Physicians who today would be targeted equally based on their
current prescribing volume could be segmented by high, medium, and
low additional potential. The process could also be used to further
segment these high prescribing physicians based on the key
behaviors that are keeping them from reaching their prescribing
potential.
[0029] The three main behaviors that can contribute to unmet
potential, and can be differentially revealed by the processes and
systems described here are low treatment rates, low patient
persistence on therapy (the patients do not stay on therapy), and
low compliance with therapy (the patients do not regularly take
their medication). Once a pharmaceutical company has this
information, it can use the information to alter sales force
allocations (who gets visited and how often), as well as the
messaging to the physicians (what is said to the physician during
the visit). The information can also be used to target and design
medical education programs as well as target and design special
programs meant to improve these behaviors.
[0030] The product that will be created with the algorithms can
take a number of forms.
[0031] Software with the processes embedded can be supplied
electronically or in memory, such as on a magnetic or optical disc,
to an interested customer, such as a pharmaceutical company, to use
the software to process physician-level prescription data to
produce the results mentioned above.
[0032] A "service bureau" can be created, whereby a service
provider run the processes described here against physician-level
prescription data in possession of a an entity seeking the service,
such as a pharmaceutical company.
[0033] A sales force effectiveness product can be developed by a
service provider or in conjunction with a business ally where the
results of the processes described here are used to make specific
recommendations on sales force allocation or messaging changes, or
to design new medical education programs or intervention programs
for a client, such as a pharmaceutical company.
EXAMPLES OF ANALYSES
[0034] Patients with one or more Hyperlipidemia diagnosis or HMG
CoA Reductase Inhibitor drug (statin) during a 9-month period were
extracted from 11 medical plans. These plans had true enrollment,
days supplied and quantity dispensed information. Patients were
continuously enrolled for 21 months, including throughout the
9-month period. For each plan in the hyperlipidemia dataset, the
average number of patients per day for each provider (using plan
submitted provider) was calculated. Only those providers that had
at least 10 unique hyperlipidemia patients in their claims history
and had average patients per day of 50 or less were allowed through
for this analysis. This assured that the providers were individual
providers and not group practices.
[0035] Patients were then assigned to a cluster provider
identification. "Specialty" is the specialty of the cluster
provider identification. There were only four specialties of
interest for this analysis: family practitioner, internal medicine,
cardiology, and endocrinology. Other provider specialties were
excluded.
[0036] Patients were considered treated in the presence of a
hyperlipidemia diagnosis "and" at least one script for a statin
drug "or" the presence of a statin script (with no diagnosis);
patients were considered untreated in the presence of a
hyperlipidemia diagnosis and no scripts for a statin drug.

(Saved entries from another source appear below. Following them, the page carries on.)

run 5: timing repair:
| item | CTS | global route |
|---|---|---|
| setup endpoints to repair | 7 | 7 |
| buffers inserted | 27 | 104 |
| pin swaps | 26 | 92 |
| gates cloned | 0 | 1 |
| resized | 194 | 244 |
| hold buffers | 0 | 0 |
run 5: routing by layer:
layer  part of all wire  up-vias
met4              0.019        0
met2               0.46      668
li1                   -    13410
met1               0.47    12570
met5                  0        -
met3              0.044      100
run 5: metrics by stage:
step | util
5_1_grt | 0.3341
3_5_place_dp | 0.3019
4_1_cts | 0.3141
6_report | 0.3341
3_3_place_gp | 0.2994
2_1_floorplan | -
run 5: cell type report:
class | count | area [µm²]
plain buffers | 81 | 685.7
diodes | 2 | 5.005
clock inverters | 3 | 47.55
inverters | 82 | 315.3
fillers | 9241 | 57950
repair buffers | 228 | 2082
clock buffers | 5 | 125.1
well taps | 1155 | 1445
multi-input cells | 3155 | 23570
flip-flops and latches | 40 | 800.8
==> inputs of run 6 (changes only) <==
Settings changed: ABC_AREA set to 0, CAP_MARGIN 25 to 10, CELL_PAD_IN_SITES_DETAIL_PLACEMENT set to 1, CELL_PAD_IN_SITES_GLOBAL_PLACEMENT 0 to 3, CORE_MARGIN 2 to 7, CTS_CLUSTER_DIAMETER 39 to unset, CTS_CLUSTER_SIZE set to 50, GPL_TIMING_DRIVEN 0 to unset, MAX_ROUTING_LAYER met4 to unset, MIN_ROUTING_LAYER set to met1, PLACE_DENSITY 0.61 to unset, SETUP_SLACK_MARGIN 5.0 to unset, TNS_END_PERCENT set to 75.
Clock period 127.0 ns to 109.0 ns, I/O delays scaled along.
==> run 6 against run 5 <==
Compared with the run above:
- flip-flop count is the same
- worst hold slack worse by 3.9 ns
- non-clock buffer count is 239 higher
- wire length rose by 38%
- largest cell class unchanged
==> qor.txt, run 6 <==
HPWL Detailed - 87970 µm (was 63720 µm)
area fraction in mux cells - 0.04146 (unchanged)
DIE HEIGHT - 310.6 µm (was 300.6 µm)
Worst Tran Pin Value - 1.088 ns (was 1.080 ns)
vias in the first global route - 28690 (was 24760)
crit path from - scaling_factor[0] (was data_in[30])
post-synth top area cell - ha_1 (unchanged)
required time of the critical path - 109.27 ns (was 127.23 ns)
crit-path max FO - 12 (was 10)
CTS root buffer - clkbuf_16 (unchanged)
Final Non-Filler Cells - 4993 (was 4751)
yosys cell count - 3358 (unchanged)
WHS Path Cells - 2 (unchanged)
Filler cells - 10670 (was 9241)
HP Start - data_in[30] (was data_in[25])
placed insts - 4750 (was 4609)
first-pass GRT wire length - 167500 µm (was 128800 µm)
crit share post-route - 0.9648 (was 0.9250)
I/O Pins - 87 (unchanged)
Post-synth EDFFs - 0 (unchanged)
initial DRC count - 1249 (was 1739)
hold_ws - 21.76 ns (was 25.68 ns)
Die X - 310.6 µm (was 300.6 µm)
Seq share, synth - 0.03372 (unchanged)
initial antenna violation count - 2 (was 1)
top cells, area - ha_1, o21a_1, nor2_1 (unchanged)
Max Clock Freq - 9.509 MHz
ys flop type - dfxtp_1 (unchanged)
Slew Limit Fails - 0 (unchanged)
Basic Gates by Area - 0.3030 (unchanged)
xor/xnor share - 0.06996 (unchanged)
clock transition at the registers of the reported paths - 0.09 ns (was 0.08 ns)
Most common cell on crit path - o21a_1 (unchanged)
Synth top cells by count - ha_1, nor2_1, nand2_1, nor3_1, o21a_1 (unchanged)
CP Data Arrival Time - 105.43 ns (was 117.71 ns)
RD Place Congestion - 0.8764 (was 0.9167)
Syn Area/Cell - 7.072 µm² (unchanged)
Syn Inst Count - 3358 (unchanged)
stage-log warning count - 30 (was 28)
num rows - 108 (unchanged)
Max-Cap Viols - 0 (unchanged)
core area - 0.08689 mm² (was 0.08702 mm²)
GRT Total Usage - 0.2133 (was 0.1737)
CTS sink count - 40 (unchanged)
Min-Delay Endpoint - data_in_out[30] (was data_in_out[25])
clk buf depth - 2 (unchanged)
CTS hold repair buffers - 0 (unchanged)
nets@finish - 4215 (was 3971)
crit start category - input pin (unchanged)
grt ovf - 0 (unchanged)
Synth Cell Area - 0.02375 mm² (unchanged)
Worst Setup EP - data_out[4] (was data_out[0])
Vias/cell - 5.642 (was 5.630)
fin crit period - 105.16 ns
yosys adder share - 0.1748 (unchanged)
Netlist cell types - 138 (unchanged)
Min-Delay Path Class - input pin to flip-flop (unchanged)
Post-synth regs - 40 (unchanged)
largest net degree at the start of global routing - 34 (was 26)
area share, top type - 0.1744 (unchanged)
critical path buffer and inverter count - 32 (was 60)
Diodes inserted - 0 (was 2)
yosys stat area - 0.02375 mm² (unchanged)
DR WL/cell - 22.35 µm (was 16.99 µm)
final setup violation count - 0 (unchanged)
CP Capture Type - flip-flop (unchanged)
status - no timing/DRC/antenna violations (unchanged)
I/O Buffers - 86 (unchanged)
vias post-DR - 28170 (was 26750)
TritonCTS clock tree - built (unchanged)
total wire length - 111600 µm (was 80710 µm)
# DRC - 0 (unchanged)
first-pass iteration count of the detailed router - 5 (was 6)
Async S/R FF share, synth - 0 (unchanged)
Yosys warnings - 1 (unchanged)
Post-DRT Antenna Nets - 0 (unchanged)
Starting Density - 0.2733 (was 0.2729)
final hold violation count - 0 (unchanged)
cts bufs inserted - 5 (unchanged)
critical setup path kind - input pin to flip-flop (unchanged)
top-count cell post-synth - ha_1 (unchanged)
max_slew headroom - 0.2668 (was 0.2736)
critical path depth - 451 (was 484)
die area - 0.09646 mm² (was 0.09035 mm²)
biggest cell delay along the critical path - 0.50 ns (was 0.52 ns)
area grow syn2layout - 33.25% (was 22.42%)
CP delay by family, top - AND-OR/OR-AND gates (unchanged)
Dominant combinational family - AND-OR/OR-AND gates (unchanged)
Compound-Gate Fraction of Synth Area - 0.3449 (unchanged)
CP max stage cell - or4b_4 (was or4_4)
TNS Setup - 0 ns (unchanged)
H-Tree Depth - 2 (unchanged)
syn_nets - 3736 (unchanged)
// array_mult_top
module array_mult_top (
    input             clk,
    input      [15:0] a,
    input      [15:0] b,
    output reg [31:0] p
);
Size: ~680 cells after synthesis, ~64 flip-flops, about 65 I/O pins, roughly 8200 µm² of cells after synthesis.
export LEC_CHECK = 0
export CAP_MARGIN = 20
export CELL_PAD_IN_SITES_DETAIL_PLACEMENT = 2
export CELL_PAD_IN_SITES_GLOBAL_PLACEMENT = 1
export CORE_MARGIN = 2
export CORE_UTILIZATION = 40
export CTS_CLUSTER_SIZE = 65
export MAX_ROUTING_LAYER = met4
export PLACE_DENSITY = 0.6
export SLEW_MARGIN = 5
create_clock -name core_clock -period 20.0 [get_ports {clk}]
run.sh (not shown) runs the stock make flow with config.mk's settings and CLKGATE_MAP_FILE=.
Change:
Settings changed: CELL_PAD_IN_SITES_GLOBAL_PLACEMENT 1 to not set, CORE_ASPECT_RATIO set to 1.18, CTS_CLUSTER_SIZE 65 to not set, MAX_ROUTING_LAYER met4 to not set, PLACE_DENSITY 0.6 to not set, SLEW_MARGIN 5 to 30, TNS_END_PERCENT set to 10.
Result:
- Now the flow finished but fails on setup timing
- hold slack gets better by 33 ps
==> run a <==
## top_module
module top_module(
    input wire clk,
    input wire rst,
    input wire spi_mosi,
    input wire spi_cs_n,
    input wire mic_data_1,
    input wire mic_data_2,
    output wire [7:0] out,
    output wire pos,
    output wire neg
);
Settings: LEC_CHECK=0, CAP_MARGIN=20, CORE_MARGIN=2, CORE_UTILIZATION=72, CTS_CLUSTER_DIAMETER=355, CTS_CLUSTER_SIZE=29, GPL_ROUTABILITY_DRIVEN=0, MAX_ROUTING_LAYER=met5, MIN_ROUTING_LAYER=met1, SLEW_MARGIN=20; clock period 3.13 ns.
run.sh (not shown) runs the stock make flow with config.mk's settings and CLKGATE_MAP_FILE=.
==> run b (differences from run a) <==
- CELL_PAD_IN_SITES_DETAIL_PLACEMENT: not set -> 2
- CELL_PAD_IN_SITES_GLOBAL_PLACEMENT: not set -> 1
- CORE_MARGIN: 2 -> 9
- CTS_CLUSTER_DIAMETER: 355 -> not set
- CTS_CLUSTER_SIZE: 29 -> 11
- GPL_TIMING_DRIVEN: not set -> 0
- MAX_ROUTING_LAYER: met5 -> not set
- MIN_ROUTING_LAYER: met1 -> not set
- SLEW_MARGIN: 20 -> 25
- TNS_END_PERCENT: not set -> 10
==> flow/constraint.sdc (replaced) <==
create_clock -name core_clock -period 3.68 [get_ports {clk}]
set_input_delay 0.7360 -clock core_clock [delete_from_list [all_inputs] [get_ports {clk}]]
set_output_delay 0.7360 -clock core_clock [all_outputs]
set_load 0.01 [all_outputs]
==> run c (differences from run a) <==
- CELL_PAD_IN_SITES_DETAIL_PLACEMENT: not set -> 2
- CORE_MARGIN: 2 -> 9
- CORE_UTILIZATION: 72 -> 31
- CTS_CLUSTER_DIAMETER: 355 -> not set
- CTS_CLUSTER_SIZE: 29 -> 11
- GPL_TIMING_DRIVEN: not set -> 0
- HOLD_SLACK_MARGIN: not set -> 0.17
- MAX_ROUTING_LAYER: met5 -> not set
- MIN_ROUTING_LAYER: met1 -> not set
- SLEW_MARGIN: 20 -> 25
- TNS_END_PERCENT: not set -> 10
==> flow/constraint.sdc (replaced) <==
create_clock -name core_clock -period 5.49 [get_ports {clk}]
set_input_delay 1.0980 -clock core_clock [delete_from_list [all_inputs] [get_ports {clk}]]
set_output_delay 1.0980 -clock core_clock [all_outputs]
set_load 0.01 [all_outputs]
==> run d (differences from run a) <==
- CTS_CLUSTER_DIAMETER: 355 -> not set
- CTS_CLUSTER_SIZE: 29 -> 51
- GPL_ROUTABILITY_DRIVEN: 0 -> not set
- HOLD_SLACK_MARGIN: not set -> -0.04
- MAX_ROUTING_LAYER: met5 -> not set
- MIN_ROUTING_LAYER: met1 -> not set
- PLACE_DENSITY_LB_ADDON: not set -> 0.01
- SETUP_SLACK_MARGIN: not set -> 1.19
==> flow/constraint.sdc (replaced) <==
create_clock -name core_clock -period 4.12 [get_ports {clk}]
set_input_delay 0.8240 -clock core_clock [delete_from_list [all_inputs] [get_ports {clk}]]
set_output_delay 0.8240 -clock core_clock [all_outputs]
set_load 0.01 [all_outputs]
==> summary of the runs <==
Run c finished with timing, DRC and antenna clean. Run d completed with no timing, DRC or antenna violations. Run b did not get past 3_1_place_gp_skip_io (GPL-0301). Run a finished with negative setup slack left. Non-clock buffer count, highest first: run c, run a, run d. The lowest routed wire length belongs to run a, the highest to run c. Sequential share of layout area, lowest first: run c, run d, run a. Between run c and run a, the lower fmax is in run c (gap 26%, measured against run a). Cell count: run a is smaller than run c (20%). Utilization: run c < run a < run d. Setup slack, highest first: run d, run c, run a. Combinational power: run d is larger than run c (about 15%). Synthesized cell count is the same in run d and run b.

==> inputs of 06-15 <==
top_module again, from the RTL that the note above started with.
export LEC_CHECK = 0
export ABC_AREA = 1
export CAP_MARGIN = 20
export CORE_MARGIN = 2
export CORE_UTILIZATION = 71
export CTS_CLUSTER_DIAMETER = 231
export CTS_CLUSTER_SIZE = 14
export PLACE_DENSITY_LB_ADDON = 0.27
export SETUP_SLACK_MARGIN = -0.3
export SLEW_MARGIN = 20
create_clock -name core_clock -period 4.32 [get_ports {clk}]
==> 06-14 (differences from 06-15) <==
Settings changed: ABC_AREA 1 to unset, CORE_UTILIZATION 71 to 72, CTS_CLUSTER_DIAMETER 231 to unset, CTS_CLUSTER_SIZE 14 to unset, PLACE_DENSITY_LB_ADDON 0.27 to 0.01, SETUP_SLACK_MARGIN -0.3 to 1.19.
==> flow/constraint.sdc (replaced) <==
create_clock -name core_clock -period 4.12 [get_ports {clk}]
set_input_delay 0.8240 -clock core_clock [delete_from_list [all_inputs] [get_ports {clk}]]
set_output_delay 0.8240 -clock core_clock [all_outputs]
set_load 0.01 [all_outputs]
==> comparison <==
Cell count: 06-14 is smaller than 06-15 (about 3.4%).
06-14 passed the timing, DRC and antenna checks. 06-15 went through all stages and came out clean.
Between 06-15 and 06-14, the lower critical path depth is in 06-15 (gap 2).
Of 06-14 and 06-15, 06-15 has the higher hold slack (gap 0.025 ns).
Of 06-15 and 06-14, 06-15 has the higher first-iteration DRC count (gap about 33%, measured against 06-14).
In 06-14 the clock skew is higher than in 06-15, by 0.0011 ns.
In 06-14 the via count is lower than in 06-15, by 0.62%.
In sequential cell count, 06-14 and 06-15 do not differ.
In 06-15 the synthesized cell count is higher than in 06-14, by 6.7%.
In 06-15 the non-clock buffer count is lower than in 06-14, by 31.
Against 06-14, the clock power of 06-15 is smaller by about 28%.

[0037] Patients in the "treated" group were mapped to their
prescribing physicians. The "percent of treated patients" (i.e.,
number of treated hyperlipidemia patients/total Hyperlipidemia
patients) was calculated for each provider. Three provider buckets
were created based on 33.3 and 66.6 percentiles. The 33rd and 66th
percentiles were used to assure an equal number of observations in
all provider buckets. Table 1 of the results section summarizes the
findings.
[0038] Persistence was expressed as the total days of therapy and
was calculated on the 24-month follow up from the time of start on
a statin drug to the date of discontinuation, or end of therapy.
Switches were ignored since all statins were considered as a single
drug.
[0039] "Persistence" was calculated at the patient level and then
averaged for each provider (cluster provider id). The values were
then processed to break out the 33.3 and 66.6 percentiles. The 33rd
and 66th percentiles were used to assure an equal number of
observations in all provider buckets. Then the provider data was
processed again via a univariate by bucket. Table 2 of the results
section summarizes findings.
[0040] The Compliance (12 month capped method) was calculated using
the following formula:
Compliance=Total # of therapy days/Total Duration of Therapy
[0041] Therapy days were calculated based on the "days' supplied"

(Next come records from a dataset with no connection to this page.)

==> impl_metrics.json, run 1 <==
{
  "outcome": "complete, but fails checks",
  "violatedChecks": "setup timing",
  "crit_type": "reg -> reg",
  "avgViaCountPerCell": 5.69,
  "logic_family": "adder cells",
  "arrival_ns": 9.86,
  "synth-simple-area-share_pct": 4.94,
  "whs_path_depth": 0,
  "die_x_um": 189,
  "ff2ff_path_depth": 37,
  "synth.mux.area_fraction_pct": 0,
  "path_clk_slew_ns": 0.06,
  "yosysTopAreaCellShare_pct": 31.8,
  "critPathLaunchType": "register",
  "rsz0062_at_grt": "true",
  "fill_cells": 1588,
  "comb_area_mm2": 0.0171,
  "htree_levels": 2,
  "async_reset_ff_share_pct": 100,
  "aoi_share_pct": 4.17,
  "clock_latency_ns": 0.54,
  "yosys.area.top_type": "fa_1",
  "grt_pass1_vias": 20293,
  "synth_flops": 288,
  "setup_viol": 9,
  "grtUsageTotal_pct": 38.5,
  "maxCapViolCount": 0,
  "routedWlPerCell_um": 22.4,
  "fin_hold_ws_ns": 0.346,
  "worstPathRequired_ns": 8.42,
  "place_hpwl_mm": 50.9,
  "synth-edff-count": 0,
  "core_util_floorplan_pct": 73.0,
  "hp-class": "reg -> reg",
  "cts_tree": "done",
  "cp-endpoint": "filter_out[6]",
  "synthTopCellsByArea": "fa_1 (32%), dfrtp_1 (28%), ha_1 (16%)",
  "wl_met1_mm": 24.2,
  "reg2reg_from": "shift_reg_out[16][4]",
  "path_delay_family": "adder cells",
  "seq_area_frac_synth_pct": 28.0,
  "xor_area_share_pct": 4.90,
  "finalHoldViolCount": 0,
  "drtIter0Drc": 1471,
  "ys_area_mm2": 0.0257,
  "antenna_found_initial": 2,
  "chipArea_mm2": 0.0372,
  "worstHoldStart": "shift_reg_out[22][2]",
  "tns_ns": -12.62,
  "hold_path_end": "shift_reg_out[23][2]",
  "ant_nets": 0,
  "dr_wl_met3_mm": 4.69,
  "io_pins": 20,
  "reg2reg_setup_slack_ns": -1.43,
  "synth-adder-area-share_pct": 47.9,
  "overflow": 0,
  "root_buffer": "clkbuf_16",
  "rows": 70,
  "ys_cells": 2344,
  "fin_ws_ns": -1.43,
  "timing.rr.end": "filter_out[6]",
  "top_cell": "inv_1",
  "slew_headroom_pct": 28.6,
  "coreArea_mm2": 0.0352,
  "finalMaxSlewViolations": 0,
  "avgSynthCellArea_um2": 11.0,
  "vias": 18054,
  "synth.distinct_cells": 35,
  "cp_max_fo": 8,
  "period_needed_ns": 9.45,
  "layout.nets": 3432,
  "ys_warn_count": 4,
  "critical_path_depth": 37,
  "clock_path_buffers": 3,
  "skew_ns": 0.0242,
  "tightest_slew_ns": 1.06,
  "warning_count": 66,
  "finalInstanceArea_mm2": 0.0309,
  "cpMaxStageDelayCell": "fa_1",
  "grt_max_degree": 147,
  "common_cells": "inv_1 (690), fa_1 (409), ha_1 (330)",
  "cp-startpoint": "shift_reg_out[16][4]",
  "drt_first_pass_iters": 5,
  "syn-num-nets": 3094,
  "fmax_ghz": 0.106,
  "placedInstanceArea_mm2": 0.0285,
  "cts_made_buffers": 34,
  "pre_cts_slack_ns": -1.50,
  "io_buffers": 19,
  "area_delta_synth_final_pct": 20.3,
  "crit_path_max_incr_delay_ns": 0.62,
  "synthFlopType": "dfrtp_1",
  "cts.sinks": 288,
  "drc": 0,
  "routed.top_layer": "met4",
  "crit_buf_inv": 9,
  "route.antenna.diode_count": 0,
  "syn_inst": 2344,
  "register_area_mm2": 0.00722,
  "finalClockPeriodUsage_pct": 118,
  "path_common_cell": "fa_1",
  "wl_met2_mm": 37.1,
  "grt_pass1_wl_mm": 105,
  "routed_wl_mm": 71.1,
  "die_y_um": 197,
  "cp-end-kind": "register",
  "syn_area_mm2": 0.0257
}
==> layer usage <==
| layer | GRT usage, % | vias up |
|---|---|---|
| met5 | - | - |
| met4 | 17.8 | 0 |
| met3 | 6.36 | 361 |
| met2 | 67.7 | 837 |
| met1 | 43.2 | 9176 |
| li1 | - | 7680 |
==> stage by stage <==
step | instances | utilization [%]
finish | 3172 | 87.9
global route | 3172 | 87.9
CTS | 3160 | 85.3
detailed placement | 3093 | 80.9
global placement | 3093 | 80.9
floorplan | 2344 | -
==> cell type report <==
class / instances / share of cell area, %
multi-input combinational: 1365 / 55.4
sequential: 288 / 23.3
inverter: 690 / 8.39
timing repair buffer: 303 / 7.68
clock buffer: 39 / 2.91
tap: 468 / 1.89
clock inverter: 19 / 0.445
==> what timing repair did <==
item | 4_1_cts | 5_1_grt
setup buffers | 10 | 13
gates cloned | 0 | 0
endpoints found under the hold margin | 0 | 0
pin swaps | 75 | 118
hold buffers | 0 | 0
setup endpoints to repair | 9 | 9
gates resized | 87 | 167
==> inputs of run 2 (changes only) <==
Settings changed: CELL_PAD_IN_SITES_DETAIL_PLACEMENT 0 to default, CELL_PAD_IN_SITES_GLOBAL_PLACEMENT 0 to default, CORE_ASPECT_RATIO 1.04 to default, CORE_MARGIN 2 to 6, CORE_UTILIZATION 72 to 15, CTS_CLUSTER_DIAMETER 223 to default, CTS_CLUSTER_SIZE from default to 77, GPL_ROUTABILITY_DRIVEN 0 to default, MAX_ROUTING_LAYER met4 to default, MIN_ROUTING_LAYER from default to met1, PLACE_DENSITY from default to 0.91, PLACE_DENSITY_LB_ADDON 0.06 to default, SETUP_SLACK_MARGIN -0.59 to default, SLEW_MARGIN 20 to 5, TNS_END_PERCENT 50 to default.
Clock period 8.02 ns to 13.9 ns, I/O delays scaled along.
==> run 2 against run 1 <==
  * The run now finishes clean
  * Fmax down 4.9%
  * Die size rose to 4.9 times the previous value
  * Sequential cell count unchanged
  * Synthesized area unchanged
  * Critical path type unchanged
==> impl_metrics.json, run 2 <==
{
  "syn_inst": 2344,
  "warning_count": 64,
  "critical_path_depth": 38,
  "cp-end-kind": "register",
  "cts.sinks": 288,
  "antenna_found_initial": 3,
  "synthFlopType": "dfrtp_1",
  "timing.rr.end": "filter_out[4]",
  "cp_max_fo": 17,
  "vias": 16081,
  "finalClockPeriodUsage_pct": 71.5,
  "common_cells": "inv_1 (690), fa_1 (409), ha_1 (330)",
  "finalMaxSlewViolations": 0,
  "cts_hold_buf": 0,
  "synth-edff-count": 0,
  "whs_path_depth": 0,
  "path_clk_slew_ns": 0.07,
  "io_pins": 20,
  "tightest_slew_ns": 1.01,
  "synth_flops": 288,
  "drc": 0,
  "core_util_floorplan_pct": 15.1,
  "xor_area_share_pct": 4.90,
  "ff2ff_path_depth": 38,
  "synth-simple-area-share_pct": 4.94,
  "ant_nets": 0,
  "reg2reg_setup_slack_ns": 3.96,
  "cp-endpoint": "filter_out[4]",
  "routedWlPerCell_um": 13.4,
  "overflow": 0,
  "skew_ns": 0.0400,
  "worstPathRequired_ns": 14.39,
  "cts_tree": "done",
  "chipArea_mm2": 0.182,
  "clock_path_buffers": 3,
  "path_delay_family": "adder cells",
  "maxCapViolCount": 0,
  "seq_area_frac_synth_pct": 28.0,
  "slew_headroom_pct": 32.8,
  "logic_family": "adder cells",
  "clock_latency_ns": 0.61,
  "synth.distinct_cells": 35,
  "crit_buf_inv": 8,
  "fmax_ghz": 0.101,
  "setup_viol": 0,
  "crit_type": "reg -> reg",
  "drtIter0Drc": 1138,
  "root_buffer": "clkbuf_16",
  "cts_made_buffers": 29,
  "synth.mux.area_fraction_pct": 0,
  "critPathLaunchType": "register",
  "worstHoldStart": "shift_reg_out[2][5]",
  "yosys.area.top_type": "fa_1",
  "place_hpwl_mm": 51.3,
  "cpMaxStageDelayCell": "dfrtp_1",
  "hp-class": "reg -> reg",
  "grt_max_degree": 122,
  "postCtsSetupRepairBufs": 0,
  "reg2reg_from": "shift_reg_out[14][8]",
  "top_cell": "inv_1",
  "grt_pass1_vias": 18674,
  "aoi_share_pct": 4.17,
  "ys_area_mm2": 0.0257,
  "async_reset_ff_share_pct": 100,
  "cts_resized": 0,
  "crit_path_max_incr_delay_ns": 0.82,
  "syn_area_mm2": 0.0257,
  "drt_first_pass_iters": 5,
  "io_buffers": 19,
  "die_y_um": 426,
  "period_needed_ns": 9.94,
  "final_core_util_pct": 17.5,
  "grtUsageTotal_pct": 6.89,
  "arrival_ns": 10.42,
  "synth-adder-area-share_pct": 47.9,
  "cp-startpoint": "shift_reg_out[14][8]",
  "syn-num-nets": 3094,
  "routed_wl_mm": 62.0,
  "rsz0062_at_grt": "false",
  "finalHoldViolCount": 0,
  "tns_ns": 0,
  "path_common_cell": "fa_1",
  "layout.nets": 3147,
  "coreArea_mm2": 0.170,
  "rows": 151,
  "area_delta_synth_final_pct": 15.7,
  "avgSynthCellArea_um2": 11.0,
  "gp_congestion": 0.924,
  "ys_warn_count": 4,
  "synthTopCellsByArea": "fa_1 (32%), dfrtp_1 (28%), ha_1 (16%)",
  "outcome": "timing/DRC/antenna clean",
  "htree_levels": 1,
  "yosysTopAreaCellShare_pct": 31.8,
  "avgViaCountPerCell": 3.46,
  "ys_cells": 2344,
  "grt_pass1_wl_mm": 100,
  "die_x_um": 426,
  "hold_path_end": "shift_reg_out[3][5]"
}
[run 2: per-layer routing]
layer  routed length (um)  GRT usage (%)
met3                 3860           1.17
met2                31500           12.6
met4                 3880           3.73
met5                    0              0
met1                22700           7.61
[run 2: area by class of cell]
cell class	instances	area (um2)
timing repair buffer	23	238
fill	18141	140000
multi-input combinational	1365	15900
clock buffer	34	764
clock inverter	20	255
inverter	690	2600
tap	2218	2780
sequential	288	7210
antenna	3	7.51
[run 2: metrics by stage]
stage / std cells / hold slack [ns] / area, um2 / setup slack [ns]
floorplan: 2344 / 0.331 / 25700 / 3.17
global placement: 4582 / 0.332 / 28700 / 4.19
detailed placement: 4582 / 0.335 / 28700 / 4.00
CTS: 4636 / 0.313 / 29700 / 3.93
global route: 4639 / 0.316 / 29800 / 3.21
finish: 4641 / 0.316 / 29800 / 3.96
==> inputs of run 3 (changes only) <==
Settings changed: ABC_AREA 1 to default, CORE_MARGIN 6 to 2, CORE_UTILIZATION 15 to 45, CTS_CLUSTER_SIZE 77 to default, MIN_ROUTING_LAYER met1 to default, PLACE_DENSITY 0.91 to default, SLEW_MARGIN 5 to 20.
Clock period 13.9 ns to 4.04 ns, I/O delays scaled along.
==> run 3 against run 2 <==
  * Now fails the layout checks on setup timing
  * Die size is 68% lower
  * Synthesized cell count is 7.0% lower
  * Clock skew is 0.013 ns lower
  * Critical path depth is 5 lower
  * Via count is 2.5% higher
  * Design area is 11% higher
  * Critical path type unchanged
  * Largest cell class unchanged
==> flow/design.v (excerpt) <==
module ddr2_test
	(
	input  wire          clk,
	input  wire          reset,
	input  wire          writes_en,
	input  wire          reads_en,
	input  wire          calib_done, 
	output reg           ib_re,
	input  wire [31:0]   ib_data,
	input  wire [7:0]    ib_count,  
	input  wire          ib_valid,
	input  wire          ib_empty,
	output reg           ob_we,
	output reg  [31:0]   ob_data,
	input  wire [9:0]    ob_count,
	output reg           p0_rd_en_o, 
	input  wire          p0_rd_empty,
	input  wire [31:0]   p0_rd_data,
	input  wire          p0_cmd_full,
	output reg           p0_cmd_en,
	output reg  [2:0]    p0_cmd_instr,
	output reg  [29:0]   p0_cmd_byte_addr,
	output wire [5:0]    p0_cmd_bl_o, 
	input  wire          p0_wr_full,
	output reg           p0_wr_en,
	output reg  [31:0]   p0_wr_data,
	output wire [3:0]    p0_wr_mask,
	output reg [26:0]		MEMORY_COUNT  
	);
Size in the first run: ~830 cells after synthesis, ~200 flip-flops, ~8300 µm² of cells after synthesis.
export LEC_CHECK = 0
export CAP_MARGIN = 20
export CORE_ASPECT_RATIO = 1.11
export CORE_MARGIN = 3
export CORE_UTILIZATION = 40
export CTS_CLUSTER_DIAMETER = 340
export CTS_CLUSTER_SIZE = 71
export PLACE_DENSITY_LB_ADDON = 0.12
export SLEW_MARGIN = 20
create_clock -name core_clock -period 3.0 [get_ports {clk}]
run.sh (not shown) runs the stock make flow with config.mk's settings and CLKGATE_MAP_FILE=.
The starting point ran to the end with no violations.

information on each pharmacy claim. Duration of therapy was
calculated based on the first and the last prescription for the
drug, plus the "days' supply" on the last prescription.
[0042] The Compliance12MonthCapped value was calculated at the
patient level and then averaged for each provider (cluster provider
id). The values were then processed to break out the 33.3 and 66.6
percentiles. The 33rd and 66th percentiles were used to assure an
equal number of observations in all provider buckets. Then the
provider data was processed again via a univariate by bucket. Table
3 of the results section summarizes findings.
Results/Tables
[0043] A dataset of 442,000 hyperlipidemia patients were considered
of which 210,417 were treated with statin drugs and 231,585 were
untreated. The treated group of patients mapped to 5,832 total
prescribing physicians.
1TABLE 1 Mean values for "% Treated" buckets: All Specialties
Buckets No. Of Providers % Treated (mean) Bottom Third 2024 27.3%
Middle Third 1922 49.8% Upper Third 1886 72.7%
[0044]
2TABLE 2 Mean values for Persistence buckets Buckets Persistence
(mean) Bottom Third 177 days Middle Third 293 days Upper Third 414
days
[0045]
3TABLE 3 Mean values for Compliance (12 month capped) buckets
Buckets Compliance (mean) Bottom Third 72% Middle Third 84% Upper
Third 92%
[0046] These results demonstrate that providers can be grouped into
significantly distinct buckets based on their treatment behaviors
(treatment vs. no treatment, persistence levels and compliance
levels).
EXAMPLE OF REGRESSION
[0047] The disease of hyperlipidemia (high cholesterol) is
considered. In order to establish treatment rates, claims data was
collected for a set of providers for a time period of two years.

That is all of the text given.